Question generation can be divided into 4 parts. Let’s first mention all those steps to get a high-level overview of how the entire pipeline will work.


Extractive Text Summarization

Keyword Extraction

Distractor Generation


Question Generation


# 1) Extractive Text Summarization


For extractive summarization, we have various techniques like TextRank, Sentence Scoring based on Word Frequency, and Bert Extractive summarizer. For our use case, we are going to use the Bert Extractive summarizer.

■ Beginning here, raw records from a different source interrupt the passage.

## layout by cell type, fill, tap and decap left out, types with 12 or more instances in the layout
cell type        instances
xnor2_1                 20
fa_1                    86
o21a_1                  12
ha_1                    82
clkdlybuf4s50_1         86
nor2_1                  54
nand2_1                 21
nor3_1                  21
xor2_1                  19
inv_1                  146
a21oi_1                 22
[flow/run.sh]
#!/bin/bash
# OpenROAD 26Q1-2900-gdf79404cd8, Yosys 0.63+post, stock flow scripts
make -C /OpenROAD-flow-scripts/flow DESIGN_CONFIG=/design/flow/config.mk WORK_HOME=/design/flow/orfs finish
[flow/config.mk]
export PLATFORM = sky130hd
export DESIGN_NAME = stage_01
export DESIGN_NICKNAME = stage_01
export VERILOG_FILES = /design/flow/design.v
export SDC_FILE = /design/flow/constraint.sdc
export NUM_CORES = 4
export LEC_CHECK = 1
export CORE_UTILIZATION = 50
[flow/constraint.sdc]
current_design stage_01

set clk_period 10.2
set clk_io_pct 0.2

create_clock -name clk0 -period $clk_period [get_ports {clk}]

set non_clock_inputs [all_inputs -no_clocks]
set_input_delay [expr $clk_period * $clk_io_pct] -clock clk0 $non_clock_inputs
set_output_delay [expr $clk_period * $clk_io_pct] -clock clk0 [all_outputs]
[flow/design.v]
`timescale 1ns / 1ps
module stage_01 #(
    parameter DATA_WIDTH = 16,
    parameter MINI_BATCH = 64,
    parameter ADDR_WIDTH = 6
)(
    input clk,
    input rst_n,
    input [DATA_WIDTH-1:0] max_in,
    input [DATA_WIDTH-1:0] min_in,
    input [DATA_WIDTH-1:0] partsum_in,
    input valid_in,
    input [ADDR_WIDTH-1:0] addr_in,
    output  [DATA_WIDTH-1:0] max_out,
    output  [DATA_WIDTH-1:0] min_out,
    output  [DATA_WIDTH-1:0] max_res_out,
    output  [DATA_WIDTH-1:0] min_res_out,
    output  [DATA_WIDTH-1:0] partsum_out,
    output valid_out,
    output [DATA_WIDTH-1:0] sum_out
);
    reg [DATA_WIDTH-1:0] max,min,partsum,sum,max_res,min_res;
    reg valid;  
    reg [ADDR_WIDTH:0] counter ;
    assign max_out = max;
    assign min_out = min;
    assign max_res_out = max_res; 
    assign min_res_out = min_res;
    assign partsum_out = partsum;
    assign valid_out = valid;
    assign sum_out = sum;
    always@(posedge clk)
    begin
        if(!rst_n)
        begin
            min <= {{1'b0},{(DATA_WIDTH-1){1'b1}}};
            max <= {DATA_WIDTH{1'b0}};
            min_res <= {DATA_WIDTH{1'b0}};
            max_res <= {DATA_WIDTH{1'b0}};
        end
        else
        begin
            max <= max_in;
            min <= min_in;
            if(addr_in == MINI_BATCH-1)
            begin
                max_res <= max_in;
                min_res <= min_in;
                min <= {{1'b0},{(DATA_WIDTH-1){1'b1}}};
                max <= {DATA_WIDTH{1'b0}};
            end
        end
    end   
    always@(posedge clk)
    begin   
        if(!rst_n)
        begin
            valid <= 1'b0;
            partsum <= {DATA_WIDTH{1'b0}}; 
            sum <= {DATA_WIDTH{1'b0}}; 
            counter <= {(ADDR_WIDTH+1){1'b0}}; 
        end
        else
        begin
            if(valid_in)
                counter <= counter + 1;
            partsum <= partsum_in; 
            if(addr_in == MINI_BATCH-1)
            begin
                sum <= partsum_in;
                partsum <= {DATA_WIDTH{1'b0}}; 
                counter <= {(ADDR_WIDTH+1){1'b0}}; 
            end
        end 
    end
    always@(posedge clk)
    begin   
        if(!rst_n)
            valid <= 1'b0;
        else
        begin
            if(addr_in == MINI_BATCH-1 && valid_in)
                valid <= 1'b1;
            else
                valid <= 1'b0;  
            end
    end
endmodule
==> results.cfg <==
; implementation run metrics
[clocking]
root_buffer = clkbuf_8
clockBufferDepth = 2
cts_buffers = 9
cts_resized = 0
clock.latency.late_pin_ns = 0.35
cts_hold_buf = 0
tritoncts = built
cts_htree_levels = 3
postCtsSetupBuffers = 0
cts.reportedPaths.clkPinSlew_ns = 0.09
clkSinkCount = 96

[run_status]
outcome = completed

[setup_path]
crit_type = in -> reg
regToRegSetupSlack_ns = 9.58
cp.required_ns = 10.47
critPathLaunchType = primary input
critPathMaxFanout = 38
rr_startpoint = sum[12]
reg2reg_depth = 2
arrival_ns = 4.19
end_kind = flip-flop
r2r_end = sum[12]

[routing]
post_drt_wl_per_cell_um = 13.1
drtPass1Iterations = 6
drcViolationCount = 0
antenna-diode-count = 0
post_drt_via_cell_ratio = 4.77
totalWireLength_mm = 7.09
drt_iter0_drc = 115
postRouteAntennaNets = 0
vias = 2588

[timing]
worstMarginPinSlew_ns = 0.722
finalHoldViolCount = 0
max_freq_ghz = 0.255
period_minus_slack_ns = 3.92
rsz0062_at_grt = no
clock_skew_ns = 0
slew_violations = 0
setup_viol = 0
fin_crit_sh_pct = 38.4
timing.setup.tns_ns = 0
max_slew_margin_pct = 51.9

[global_routing]
grt_pass1_wl_mm = 11.9
grtUsageTotal_pct = 22.0
grt_max_degree = 85
antenna_found_initial = 0
grt.overflow.total = 0
grt_pass1_vias = 2503

[layout]
final_common_cell = clkdlybuf4s50_1
drive_gt1_share_pct = 7.53
final_cell_mix = 150 x clkdlybuf4s50_1, 99 x nand2_1, 96 x dfxtp_1
syn_to_final_growth_pct = 51.3
fin_cells = 542

[power]
power_density_nw_per_um2 = 143
peakVddDrop_mv = 0.0987
total_power_mw = 0.706
p_leak_nw = 1.93

[run]
drv_cap = 0
tool_warnings = 27

[die]
rows = 29
die_x_um = 82.8
fp_util_pct = 51.8
core_um2 = 6310
io-pin-count = 154
die_y_um = 82.8
die_area_um2 = 6860

[min_path]
hp-start = max_res[1]
hold_depth = 2
hp-class = reg -> reg
whs_endpoint = max_res[1]

[placement]
hpwl_mm = 4.73
place_congestion = 0.758
place.port_buffers = 151
placed_cells = 526

[logic_synthesis]
ys_seq_share_pct = 58.8
synth_area_per_cell_um2 = 10.2
syn_area_um2 = 3270
yosys_warnings = 3
ys_ff = 96
yosys_area_um2 = 3270
ys_cells = 319
synth_cell_types = 13
synthCells = 319
-- through the flow --
step / setup WS, ns / util, % / instance area, um2 / hold slack (ns)
global placement: 5.93 / 75.2 / 4750 / 0.441
global route: 6.14 / 78.3 / 4950 / 0.473
detailed placement: 5.93 / 75.2 / 4750 / 0.448
floorplan: 7.24 / - / 3270 / 0.420
CTS: 6.28 / 78.3 / 4950 / 0.461
finish: 6.28 / 78.3 / 4950 / 0.457
-- report_power, final --
group / internal [mW] / switching, mW
Combinational: 0.0460 / 0.0208
Sequential: 0.386 / 0.00303
Clock: 0.127 / 0.123
-- worst max-delay path, cell delays in order --
cell and delay, ns:
clkdlybuf4s50_1 0.46, nand2_1 0.12, nor3_4 0.63, buf_4 0.66
mux2i_1 0.25
-- metal layers --
layer	global-route usage [%]	routed length (um)	vias up
li1	-	-	1315
met2	33.1	3090	92
met4	2.66	58	0
met5	0	0	-
met1	33.0	3260	1175
met3	7.77	677	6
-- synthesized netlist by cell type --
master	n	area (um2)
nand2_1	99	372
dfxtp_1	96	1920
mux2i_1	48	480
and3_1	33	206
or2_2	15	93.8
buf_2	8	40.0
clkbuf_1	7	26.3
buf_6	6	67.6
buf_4	3	22.5
conb_1	1	3.75
nor3_2	1	10.0
o31ai_2	1	12.5
or3_4	1	11.3
-- worst max path at each step --
stage               from     endpoint  slack, ns  depth (start not counted)
finish        addr_in[0]  max_res[11]       6.28                          5
global route  addr_in[1]  max_res[15]       6.14                          5
CTS           addr_in[0]   min_res[7]       6.28                          5
-- registers in the layout, indices dropped and copies added, names as in the netlist --
register  cells
sum          16
max          16
partsum      16
min_res      16
min          16
max_res      16
-- final cells by class --
type / count / area, um2
clock inverter: 2 / 37.5
clock buffer: 14 / 163
timing repair buffer: 154 / 1530
tap: 77 / 96.3
multi-input combinational: 199 / 1200
sequential: 96 / 1920
fill: 422 / 1370
-- cells by family after synthesis --
kind of cell	count (synthesis)	synth area share (%)
AND-OR/OR-AND	1	0.383
buffers and inverters	24	4.79
flip-flops	96	58.8
multiplexers	48	14.7
other	1	0.115
AND/OR/NAND/NOR	149	21.2
<file path="/design/flow/design.v">
module read_data_ms(ACLK, ARESETn, RVALID, RREADY, i_RDATA, o_RDATA, i_RRESP, o_RRESP);
input ACLK, ARESETn;
input RVALID, RREADY;
input [31:0] i_RDATA;
input [1:0] i_RRESP;
output [31:0] o_RDATA;
output [1:0] o_RRESP;
wire [31:0] w_RDATA;
wire [1:0] w_RRESP;
wire o_RVALID,o_RREADY;
read_data_slave data2 (ACLK, ARESETn, RVALID, o_RVALID, o_RREADY, i_RDATA, w_RDATA, i_RRESP, w_RRESP);
read_data_master data1 (ACLK, ARESETn ,o_RVALID, RREADY, o_RREADY, w_RDATA, o_RDATA, w_RRESP, o_RRESP);
endmodule
module read_data_master(ACLK, ARESETn ,RVALID, i_RREADY, o_RREADY, i_RDATA, o_RDATA, i_RRESP, o_RRESP);
input ACLK, ARESETn;
input RVALID, i_RREADY;
input [31:0] i_RDATA;   
input [1:0] i_RRESP;
output reg o_RREADY; 
output reg [1:0] o_RRESP;     
output reg [31:0] o_RDATA; 
always @ (posedge ACLK) begin
o_RRESP<=i_RRESP;
o_RDATA <= i_RDATA;
o_RREADY <= i_RREADY;
if(ARESETn)
begin
o_RREADY <= 0;
o_RDATA <= 0;
end
end
endmodule
module read_data_slave(ACLK, ARESETn, i_RVALID, o_RVALID, RREADY, i_RDATA, o_RDATA, i_RRESP, o_RRESP);
input ACLK, ARESETn;
input i_RVALID, RREADY;
input [31:0] i_RDATA;
input[1:0] i_RRESP;
output reg o_RVALID; 
output reg [1:0] o_RRESP; 
output reg [31:0] o_RDATA; 
always @ (posedge ACLK)
begin
o_RVALID <= i_RVALID;
if(ARESETn)
begin
o_RVALID <= 0;
o_RDATA <= 0;
end
else if(RREADY && o_RVALID)
begin
 o_RDATA <= i_RDATA;
 o_RRESP <= i_RRESP;
 end
else begin
 o_RDATA <= 32'b0;
 o_RRESP<=2'b0;
 end
end
endmodule
</file>
<file path="/design/flow/run.sh">
#!/bin/bash
# OpenROAD 26Q1-2900-gdf79404cd8, Yosys 0.63+post, stock flow scripts
make -C /OpenROAD-flow-scripts/flow DESIGN_CONFIG=/design/flow/config.mk WORK_HOME=/design/flow/orfs finish
</file>
<file path="/design/flow/config.mk">
export PLATFORM = sky130hd
export DESIGN_NAME = read_data_ms
export DESIGN_NICKNAME = read_data_ms
export VERILOG_FILES = /design/flow/design.v
export SDC_FILE = /design/flow/constraint.sdc
export NUM_CORES = 4
export LEC_CHECK = 1
export CORE_UTILIZATION = 40
</file>
<file path="/design/flow/constraint.sdc">
current_design read_data_ms

set clk_period 1.2
set clk_io_pct 0.2

create_clock -name clk0 -period $clk_period [get_ports {ACLK}]

set non_clock_inputs [all_inputs -no_clocks]
set_input_delay [expr $clk_period * $clk_io_pct] -clock clk0 $non_clock_inputs
set_output_delay [expr $clk_period * $clk_io_pct] -clock clk0 [all_outputs]
</file>
==> changes_impl.md <==
### Physical design

* CP max stage delay at 0.31 ns
* CP Launch Point: data1.o_RDATA[3]
* Row Count at 25
* Clk root buf: clkbuf_8
* Ys cells at 152
* Pleak at 1.41 nW
* Critical Path RT at 0.96 ns
* TritonCTS Buffers at 9
* Clock Power Share at 0.377
* Core area at 0.00485 mm2
* Number of logged tool warnings at 25
* Vias in the first global route at 1,199
* Cell area power density at 1410 mW/mm2
* Min Clock Period, post-route at 1.11 ns
* Most frequent cells in the layout: dfxtp_1 (62), clkdlybuf4s50_1 (36), nor2b_1 (34), dlygate4sd2_1 (34), and4b_1 (32)
* # diodes at 0
* Final Setup Violations at 0
* Cycle use final at 0.923
* Status: finished clean
* Detail Route Antenna Nets at 0
* Synth Instances at 152
* Sw power at 0.000856 W
* Grt ovf at 0
* Clock slew at reported path FFs at 0.07 ns
* R2R depth at 2
* CTS sink count at 70
* Longest Clk Path Bufs at 2
* Die x size at 73.7 um
* Post-CTS setup repair buffer count at 0
* Worst Tran Pin Value at 0.386 ns
* Wire per inst at 11.5 um
* Max cap viols at 0
* RR Endpoint: data2.o_RDATA[31]
* Crit-path cells: dlygate4sd2_1
* DRT Wirelength at 3430 um
* Post-synth design cell area at 0.00206 mm2
* Critical path type: reg2out
* Cell Type Count at 9
* Slowest CP cell: dfxtp_2
* Die H at 73.7 um
* Clk_skew at 0.00579 ns
* Total number of cells along the worst setup path at 1
* Sw frac at 0.205
* Hold Path Class: in2reg
* Via Count at 1,269
* FF-to-FF setup slack at 0.16 ns
* H-tree depth at 3
* CTS tree: built
* Final hold vios at 0
* Comb pwr share at 0.053
* Seq pwr share at 0.571
* Synth-to-layout area growth at 44.0%
* Drt pass-1 iters at 6
* CP Capture Type: primary output
* Max Slew Vio Count at 0
* Largest net degree at the start of global routing at 40
* # IOs at 72
* Worst vdd ir at 0.000728 V
* RSZ-0062 raised after global routing: no
* Capture point of the critical path: o_RDATA[3]
* Register bit total from synthesis at 70
* Final Wtd Congestion at 0.711
* Reg2reg start: data2.o_RVALID
* Final Instance Area at 0.00296 mm2
* Critical Path Source Type: register
* Layout cell share with drive strength beyond 1 at 0.116
* PortBufs at 71
* Fillers at 399
* Avg Synthesized Cell Area at 13.5 um2
* Setup TNS at 0 ns
* Worst slew margin at 0.742
* Crit path DAT at 0.87 ns
* Initial antenna violation count at 0
* Fp_density at 0.424
* Total GRT Usage at 0.136
* Util after Layout at 0.611
* Post-DP HPWL at 2290 um
* Internal power at 0.00331 W
* Late-Pin Clk Latency at 0.32 ns
* DRC viols at 0
* CP Max Fanout at 1
* Synth Warn # at 2
* Tot Pwr at 0.00417 W
* First-pass GRT wire length at 5460 um
* Placed inst area at 0.00283 mm2
* Seq/Total Area, Yosys at 0.691
* Chip area at 0.00543 mm2
* Yosys synthesis chip area at 0.00206 mm2
* Most numerous logic cell after layout: dfxtp_1
* WP buf/inv at 1
* Fmax at 903 MHz
* Hold Buf Count CTS at 0
* CP top delay family: flip-flops
* Iter 0 DRT Violations at 48
* Vias/cell at 4.24
==> metrics by stage <==
step | setup slack, ns | hold WS [ns] | std cells
CTS | 0.00880 | 0.300 | 299
finish | 0.0927 | 0.317 | 299
global placement | 0.0704 | 0.328 | 283
floorplan | 0.316 | 0.323 | 152
global route | 0.0497 | 0.321 | 299
detailed placement | 0.0222 | 0.335 | 283
==> timing repair <==
action | CTS | global route
setup endpoints to repair | 34 | 15
pin swaps | 0 | 0
endpoints found under the hold margin | 0 | 0
resized | 39 | 1
==> registers in the layout, indices dropped and copies added (netlist names) <==
name,cells
data1.o_RDATA,32
data2.o_RDATA,32
data1.o_RRESP,2
data2.o_RRESP,2
data1.o_RREADY,1
data2.o_RVALID,1
==> per-layer routing <==
| layer | wire length [um] | vias to the layer above | global-route usage | part of all wire |
|---|---|---|---|---|
| met3 | 253 | 6 | 0.0333 | 0.074 |
| met2 | 1420 | 49 | 0.190 | 0.42 |
| met5 | 0 | - | 0 | 0 |
| met1 | 1690 | 549 | 0.222 | 0.49 |
| li1 | - | 665 | - | - |
| met4 | 59 | 0 | 0.0363 | 0.017 |
==> cell type report <==
type                       count  area (um2)  area share
clock buffer                  12         145      0.0490
clock inverter                 4        22.5     0.00760
inverter                       1        3.75     0.00127
multi-input combinational     68         546       0.184
sequential                    70        1430       0.482
tap                           67        83.8      0.0283
timing repair buffer          77         733       0.247
==> design/flow/design.v <==
module write_address_ms(ACLK, ARESETn, AWVALID, AWREADY, i_AWADDR, o_AWADDR, AWPROT);
input ACLK, ARESETn;
input AWREADY, AWVALID;
input [31:0] i_AWADDR;
input [2:0] AWPROT;
output [31:0]o_AWADDR;
wire o_AWREADY, o_AWVALID;
wire [31:0] w_AWADDR;
write_address_master addr_m(ACLK, ARESETn, AWVALID, o_AWVALID, o_AWREADY, i_AWADDR, w_AWADDR, AWPROT);
write_address_slave addr_s(ACLK, ARESETn, o_AWVALID, AWREADY, o_AWREADY, w_AWADDR, o_AWADDR);
endmodule
==> flow/design.v <==
`timescale 1ns / 1ns
module Branch_Prediction(
    input wire clk,
    input wire rst_n,
    input wire [31:0] PC_IF,         
    output wire Predict_Taken,       
    input wire [31:0] PC_MEM,       
    input wire is_Branch_MEM,      
    input wire Actual_Taken        
);
    reg [1:0] bht [0:63]; 
    integer i;
    wire [5:0] read_index;
    assign read_index = PC_IF[7:2];
    assign Predict_Taken = bht[read_index][1]; 
    wire [5:0] write_index;
    assign write_index = PC_MEM[7:2];
    always @(posedge clk or negedge rst_n) begin
        if (!rst_n) begin
            for (i = 0; i < 64; i = i + 1) begin
                bht[i] <= 2'b01;
            end
        end
        else if (is_Branch_MEM) begin
            case (bht[write_index])
                2'b00: begin
                    if (Actual_Taken) bht[write_index] <= 2'b01;  
                    else              bht[write_index] <= 2'b00;  
                end
                2'b01: begin
                    if (Actual_Taken) bht[write_index] <= 2'b10;  
                    else              bht[write_index] <= 2'b00;  
                end
                2'b10: begin
                    if (Actual_Taken) bht[write_index] <= 2'b11;  
                    else              bht[write_index] <= 2'b01;  
                end
                2'b11: begin
                    if (Actual_Taken) bht[write_index] <= 2'b11;  
                    else              bht[write_index] <= 2'b10;  
                end
            endcase
        end
    end
endmodule
==> flow/run.sh <==
#!/bin/bash
# OpenROAD 26Q1-2900-gdf79404cd8, Yosys 0.63+post, stock flow scripts
make -C /OpenROAD-flow-scripts/flow DESIGN_CONFIG=/design/flow/config.mk WORK_HOME=/design/flow/orfs finish
==> flow/config.mk <==
export PLATFORM = sky130hd
export DESIGN_NAME = Branch_Prediction
export DESIGN_NICKNAME = Branch_Prediction
export VERILOG_FILES = /design/flow/design.v
export SDC_FILE = /design/flow/constraint.sdc
export NUM_CORES = 4
export LEC_CHECK = 1
export CORE_UTILIZATION = 40
==> flow/constraint.sdc <==
current_design Branch_Prediction

set clk_period 4.7
set clk_io_pct 0.2

create_clock -name clk0 -period $clk_period [get_ports {clk}]

set non_clock_inputs [all_inputs -no_clocks]
set_input_delay [expr $clk_period * $clk_io_pct] -clock clk0 $non_clock_inputs
set_output_delay [expr $clk_period * $clk_io_pct] -clock clk0 [all_outputs]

In this method, we start by converting sentences into embeddings, which are numerical representations capturing their semantic meaning. Next, we employ a clustering algorithm to group these embeddings, aiming to identify sentences with similar meanings. By finding sentences closest to each cluster's centroid, we ensure that they encapsulate the essence of the cluster. Additionally, we incorporate Coreference resolution technique to handle ambiguous pronouns or references, thereby ensuring coherence in summaries by providing necessary contextual information. Once clustering is completed, we have the flexibility to choose any desired number of representative sentences from each cluster, forming concise and informative summaries.

In [2]:
#instalations
# !pip install bert-extractive-summarizer
# !pip install python-rake==1.4.4
# !pip install sense2vec


In [3]:
#import library
from summarizer import Summarizer

text = "The Industrial Revolution was a period of profound change that transformed societies from predominantly agrarian to industrial. It began in Britain in the late 18th century and spread across Europe and North America during the 19th century. Key innovations during this period included the development of steam power, the mechanization of textile production, and the rise of factories. These changes led to urbanization as people moved from rural areas to cities in search of work. The Industrial Revolution had far-reaching social, economic, and environmental impacts, shaping the modern world."
model = Summarizer()
result = model(text, min_length=60, max_length = 500 , ratio = 0.4)
summarized_text = ''.join(result)

config.json:   0%|          | 0.00/571 [00:00<?, ?B/s]

model.safetensors:   0%|          | 0.00/1.34G [00:00<?, ?B/s]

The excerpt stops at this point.